- RECORD EXCERPTS
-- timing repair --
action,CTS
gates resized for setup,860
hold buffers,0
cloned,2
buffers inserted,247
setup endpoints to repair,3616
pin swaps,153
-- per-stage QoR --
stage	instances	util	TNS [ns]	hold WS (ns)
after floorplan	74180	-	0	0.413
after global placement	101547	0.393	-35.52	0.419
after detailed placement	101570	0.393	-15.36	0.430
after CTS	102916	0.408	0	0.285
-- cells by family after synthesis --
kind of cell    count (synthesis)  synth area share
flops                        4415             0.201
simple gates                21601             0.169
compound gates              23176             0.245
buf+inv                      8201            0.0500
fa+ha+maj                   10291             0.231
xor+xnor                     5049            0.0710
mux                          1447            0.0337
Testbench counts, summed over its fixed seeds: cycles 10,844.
What follows belongs to an exercise in optimizing a design on an open flow for small area, a short achievable clock period and few clock cycles per item; a production flow would make more cautious choices. Function was checked by simulation only, so behaviour that the tests miss may differ from the original. No activity file was given, so power comes from the tool's default toggle rates.

==> design.v <==
module jmp (
    input  wire        clk,
    input  wire        rst,           
    input  wire        load,
    input  wire [31:0] load_size,
    input  wire        start,
    input  wire        setq,
    input  wire [7:0]  setq_val,
    output wire        mem_re,
    output wire [31:0] mem_addr,
    input  wire [7:0]  mem_rdata,
    output wire        qt_we,
    output wire [10:0] qt_addr,
    output wire [7:0]  qt_wdata,
    output wire [15:0] status,
    output wire [31:0] size_o,
    output wire [7:0]  qfactor,
    output wire [31:0] offset_o,
    output wire [7:0]  width_blocks,
    output wire [7:0]  height_blocks,
    output wire [7:0]  type_o,
    output wire        precision,
    output wire [15:0] restart_interval,
    output wire [31:0] header_len,
    output wire [31:0] scan_off,
    output wire [31:0] scan_len
);
    localparam [2:0] ST_IDLE  = 3'd0,
                     ST_BUSY  = 3'd1,
                     ST_OK    = 3'd2,
                     ST_FAIL  = 3'd3,
                     ST_FAULT = 3'd4;
    localparam [5:0] C_NO_SOF        = 6'h10,
                     C_NO_DQT        = 6'h11,
                     C_ZERO_BLOCKS   = 6'h12,
                     C_SOF_SHORT     = 6'h13,
                     C_SOF_LENGTH    = 6'h14,
                     C_SOF_PRECISION = 6'h15,
                     C_SOF_DIMENSION = 6'h16,
                     C_SOF_NCOMP     = 6'h17,
                     C_SOF_SAMP_1ST  = 6'h18,
                     C_SOF_SAMP_OTH  = 6'h19,
                     C_SOF_QT_MISM   = 6'h1A,
                     C_SOF_REPEATED  = 6'h20,
                     C_SOS_TRUNC     = 6'h21,
                     C_SCAN_BEYOND   = 6'h22;
    localparam [4:0] S_SEARCH = 5'd0,    
                     S_CODE   = 5'd1,    
                     S_LHI    = 5'd2,    
                     S_LLO    = 5'd3,    
                     S_DQH    = 5'd4,    
                     S_DQT    = 5'd5,    
                     S_DQEND  = 5'd6,    
                     S_DRI2   = 5'd7,    
                     S_DRI3   = 5'd8,    
                     S_FIN    = 5'd9,    
                     S_FINS   = 5'd10,   
                     S_SOF2   = 5'd16;   
    localparam [2:0] K_SKIP = 3'd0,
                     K_SOF  = 3'd1,
                     K_DQT  = 3'd2,
                     K_DRI  = 3'd3,
                     K_SOS  = 3'd4;
    reg [2:0]  st;
    reg [5:0]  cause;
    reg [31:0] size;
    reg [7:0]  qf;
    reg [31:0] offset;
    reg        sof_found, dqt_found, sos_found, dri_found, eoi_seen;
    reg [7:0]  wb, hb;
    reg        t422;       
    reg        prec;
    reg [15:0] ri;
    reg [31:0] sl;
    reg [4:0]  ph;
    reg [2:0]  kind;
    reg [31:0] a;          
    reg [15:0] len;        
    reg [10:0] qa;         
    reg        fj;         
    reg [7:0]  d;          
    reg        p_live, p_v, p_f64, p_f128;    
    reg        d_live, d_v, d_f64, d_f128;    
    wire busy = (st == ST_BUSY);
    wire        cmp_ci = (ph == S_FIN) || (ph == S_FINS) || (ph == S_DQEND);
    wire [32:0] cmp    = {1'b0, size} + {1'b0, ~a} + {32'd0, cmp_ci};
    wire        cmp_c  = cmp[32];
    wire [7:0]  jlo  = (ph == S_LLO) ? d : len[7:0];
    wire [31:0] jsum = offset + {16'd0, len[15:8], jlo};
    wire [15:0] lfull = {len[15:8], d};
    wire        hd128  = (d[7:4] != 4'd0);
    wire        r_ge67 = (|len[15:7]) | (len[6] & ((|len[5:2]) | (len[1] & len[0])));
    wire        r_ge131 = (|len[15:8]) | (len[7] & ((|len[6:2]) | (len[1] & len[0])));
    wire        dq_fit = hd128 ? (r_ge131 & d_f128) : (r_ge67 & d_f64);
    wire        dq_last = prec ? (&qa[6:0]) : (&qa[5:0]);
    wire        pend = (cause == 6'd0);
    reg         jump;      
    reg         hold;      
    reg  [1:0]  a_sel;     
    always @(*) begin
        jump  = 1'b0;
        hold  = 1'b0;
        a_sel = 2'd0;
        case (ph)
        S_SEARCH: if (d_live && !d_v) begin jump = 1'b1; a_sel = 2'd2; end
        S_CODE:   if (!d_v) begin jump = 1'b1; a_sel = 2'd2; end
        S_LLO: begin
            case (kind)
            K_SKIP: begin jump = 1'b1; a_sel = d_v ? 2'd0 : 2'd2; end
            K_SOS:  begin jump = 1'b1; a_sel = 2'd0; end
            K_DQT:  if (!d_v || lfull < 16'd2) begin jump = 1'b1; a_sel = 2'd2; end
            default: ;
            endcase
        end
        S_DQH: begin
            if (!d_v) begin jump = 1'b1; a_sel = 2'd2; end
            else if (d[3:0] == 4'hF || !dq_fit) begin jump = 1'b1; a_sel = 2'd1; end
        end
        S_DQEND: begin
            if (!cmp_c) begin jump = 1'b1; a_sel = 2'd2; end
            else hold = 1'b1;
        end
        S_DRI3: begin
            if (!d_v || len < 16'd4) begin jump = 1'b1; a_sel = 2'd1; end
            else if (len != 16'd4) jump = 1'b1;
        end
        S_FIN, S_FINS: hold = 1'b1;
        default: begin
            if (ph == S_SOF2 + 5'd14 && d_v && pend && d == qa[7:0] && len != 16'd17)
                jump = 1'b1;
        end
        endcase
    end
    reg [31:0] a_tgt;
    always @(*) begin
        case (a_sel)
        2'd0:    a_tgt = jsum;
        2'd1:    a_tgt = offset;
        default: a_tgt = 32'd0;
        endcase
    end
    always @(posedge clk) begin
        d      <= mem_rdata;
        p_live <= busy && !jump && !hold;
        p_v    <= cmp_c;
        p_f64  <= cmp_c && (|cmp[31:6]);
        p_f128 <= cmp_c && (|cmp[31:7]);
        d_live <= p_live && !jump;
        d_v    <= p_v;
        d_f64  <= p_f64;
        d_f128 <= p_f128;
    end
    always @(posedge clk) begin
        if (rst) begin
            st   <= ST_IDLE;
            size <= 32'd0;
            qf   <= 8'd255;
            ph   <= S_SEARCH;
        end else if (!busy) begin
            if (load) begin
                if (~&load_size[31:16] || ~|load_size[15:0]) begin
                    size <= load_size;
                    st   <= ST_IDLE;
                end
            end else if (start) begin
                st        <= ST_BUSY;
                ph        <= S_SEARCH;
                cause     <= 6'd0;
                offset    <= 32'd0;
                a         <= 32'd0;
                fj        <= 1'b1;
                sof_found <= 1'b0;
                dqt_found <= 1'b0;
                sos_found <= 1'b0;
                dri_found <= 1'b0;
                eoi_seen  <= 1'b0;
                prec      <= 1'b0;
                ri        <= 16'd0;
            end else if (setq) begin
                qf <= setq_val;
            end
        end else begin
            if (jump)
                a <= a_tgt;
            else if (!hold)
                a <= a + 32'd1;
            case (ph)
            S_SEARCH: begin
                if (d_live) begin
                    fj <= 1'b0;
                    if (!d_v) begin
                        if (!fj)
                            offset <= size;
                        ph <= S_FIN;
                    end else if (d == 8'hFF) begin
                        offset <= a;             
                        ph     <= S_CODE;
                    end
                end
            end
            S_CODE: begin
                ph <= S_LHI;
                if (!d_v) begin
                    offset <= size;
                    ph     <= S_FIN;
                end else if (d == 8'hC0) begin
                    kind <= K_SOF;
                    if (sof_found) begin
                        st    <= ST_FAULT;
                        cause <= C_SOF_REPEATED;
                    end
                end else if (d == 8'hC4 || d == 8'hFE || d[7:4] == 4'hE) begin
                    kind <= K_SKIP;
                end else if (d == 8'hDA) begin
                    kind <= K_SOS;
                end else if (d == 8'hDB) begin
                    kind      <= K_DQT;
                    dqt_found <= 1'b1;
                end else if (d == 8'hDD) begin
                    kind <= K_DRI;
                end else begin
                    if (d == 8'hD9)
                        eoi_seen <= 1'b1;
                    ph <= S_SEARCH;
                end
            end
            S_LHI: begin
                len[15:8] <= d;
                ph        <= S_LLO;
            end
            S_LLO: begin
                len[7:0] <= d;
                case (kind)
                K_SKIP: begin
                    if (!d_v) begin
                        offset <= size;
                        ph     <= S_FIN;
                    end else begin
                        offset <= jsum;
                        fj     <= 1'b1;
                        ph     <= S_SEARCH;
                    end
                end
                K_SOS: begin
                    if (!d_v) begin
                        st    <= ST_FAULT;
                        cause <= C_SOS_TRUNC;
                    end else begin
                        ph <= S_FINS;
                    end
                end
                K_DQT: begin
                    if (!d_v || lfull < 16'd2) begin
                        offset <= size;
                        ph     <= S_FIN;
                    end else begin
                        offset <= jsum;
                        ph     <= (lfull == 16'd2) ? S_SEARCH : S_DQH;
                    end
                end
                K_DRI: ph <= S_DRI2;
                default: begin       
                    if (lfull < 16'd17)
                        cause <= C_SOF_LENGTH;
                    ph <= S_SOF2;
                end
                endcase
            end
            S_DQH: begin
                if (!d_v) begin
                    offset <= size;
                    ph     <= S_FIN;
                end else if (d[3:0] == 4'hF || !dq_fit) begin
                    ph <= S_DQEND;
                end else begin
                    qa   <= hd128 ? {d[3:0], 7'd0} : {1'b0, d[3:0], 6'd0};
                    prec <= hd128;
                    len  <= len - 16'd1;
                    ph   <= S_DQT;
                end
            end
            S_DQT: begin
                qa  <= qa + 11'd1;
                len <= len - 16'd1;
                if (dq_last)
                    ph <= (len == 16'd3) ? S_SEARCH : S_DQH;
            end
            S_DQEND: begin
                if (!cmp_c) begin
                    offset <= size;
                    ph     <= S_FIN;
                end else begin
                    fj <= 1'b1;
                    ph <= S_SEARCH;
                end
            end
            S_DRI2: begin
                qa[7:0] <= d;
                ph      <= S_DRI3;
            end
            S_DRI3: begin
                ph <= S_SEARCH;
                if (!d_v || len < 16'd4) begin
                    fj <= 1'b1;                  
                end else begin
                    ri        <= {qa[7:0], d};
                    dri_found <= ({qa[7:0], d} != 16'd0);
                    if (len != 16'd4) begin
                        offset <= jsum;
                        fj     <= 1'b1;
                    end
                end
            end
            S_FIN, S_FINS: begin
                if (ph == S_FINS && !cmp_c) begin
                    st    <= ST_FAULT;
                    cause <= C_SCAN_BEYOND;
                end else begin
                    if (ph == S_FINS)
                        sos_found <= 1'b1;
                    sl <= cmp[31:0];
                    if (!sof_found) begin
                        st    <= ST_FAIL;
                        cause <= C_NO_SOF;
                    end else if (!dqt_found) begin
                        st    <= ST_FAIL;
                        cause <= C_NO_DQT;
                    end else if (wb == 8'd0 || hb == 8'd0) begin
                        st    <= ST_FAIL;
                        cause <= C_ZERO_BLOCKS;
                    end else begin
                        st <= ST_OK;
                    end
                end
            end
            default: begin
                ph <= ph + 5'd1;
                case (ph - S_SOF2)
                5'd0: if (pend && d != 8'd8) cause <= C_SOF_PRECISION;
                5'd1: begin
                    hb[7:5] <= d[2:0];
                    if (pend && d[7:3] != 5'd0) cause <= C_SOF_DIMENSION;
                end
                5'd2: begin
                    hb[4:0] <= d[7:3];
                    if (pend && ((hb[7:5] == 3'd7 && d > 8'hF8) ||
                                 (hb[7:5] == 3'd0 && d == 8'd0)))
                        cause <= C_SOF_DIMENSION;
                end
                5'd3: begin
                    wb[7:5] <= d[2:0];
                    if (pend && d[7:3] != 5'd0) cause <= C_SOF_DIMENSION;
                end
                5'd4: begin
                    wb[4:0] <= d[7:3];
                    if (pend && ((wb[7:5] == 3'd7 && d > 8'hF8) ||
                                 (wb[7:5] == 3'd0 && d == 8'd0)))
                        cause <= C_SOF_DIMENSION;
                end
                5'd5: if (pend && d != 8'd3) cause <= C_SOF_NCOMP;
                5'd7: begin
                    t422 <= d[1];
                    if (pend && d != 8'h21 && d != 8'h22) cause <= C_SOF_SAMP_1ST;
                end
                5'd10: if (pend && d != 8'h11) cause <= C_SOF_SAMP_OTH;
                5'd11: qa[7:0] <= d;
                5'd13: if (pend && d != 8'h11) cause <= C_SOF_SAMP_OTH;
                5'd14: begin
                    ph <= S_SEARCH;
                    if (!d_v) begin
                        st    <= ST_FAIL;
                        cause <= C_SOF_SHORT;
                    end else if (!pend) begin
                        st <= ST_FAIL;
                    end else if (d != qa[7:0]) begin
                        st    <= ST_FAIL;
                        cause <= C_SOF_QT_MISM;
                    end else begin
                        sof_found <= 1'b1;
                        if (len != 16'd17) begin
                            offset <= jsum;
                            fj     <= 1'b1;
                        end
                    end
                end
                default: ;
                endcase
            end
            endcase
        end
    end
    assign mem_re   = busy;
    assign mem_addr = a;
    assign qt_we    = busy && (ph == S_DQT);
    assign qt_addr  = qa;
    assign qt_wdata = d;
    assign status = (st == ST_IDLE) ? 16'h0000 :
                    busy            ? 16'h0001 :
                    {2'b00, cause, eoi_seen, dri_found, sos_found, dqt_found, sof_found, st};
    assign size_o           = size;
    assign qfactor          = qf;
    assign offset_o         = offset;
    assign width_blocks     = wb;
    assign height_blocks    = hb;
    assign type_o           = {1'b0, dri_found, 5'd0, t422};
    assign precision        = prec;
    assign restart_interval = ri;
    assign header_len       = a;
    assign scan_off         = a;
    assign scan_len         = sl;
endmodule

- PROBLEM DESCRIPTION
What you give back should be only the lines of the records above, starting at the line with "else hold = 1'b1;" and ending at the line with "if (ph == S_SOF2", restated word for word.

- ANSWER BELOW
            else hold = 1'b1;
        end
        S_DRI3: begin
            if (!d_v || len < 16'd4) begin jump = 1'b1; a_sel = 2'd1; end
            else if (len != 16'd4) jump = 1'b1;
        end
        S_FIN, S_FINS: hold = 1'b1;
        default: begin
            if (ph == S_SOF2 + 5'd14 && d_v && pend && d == qa[7:0] && len != 16'd17)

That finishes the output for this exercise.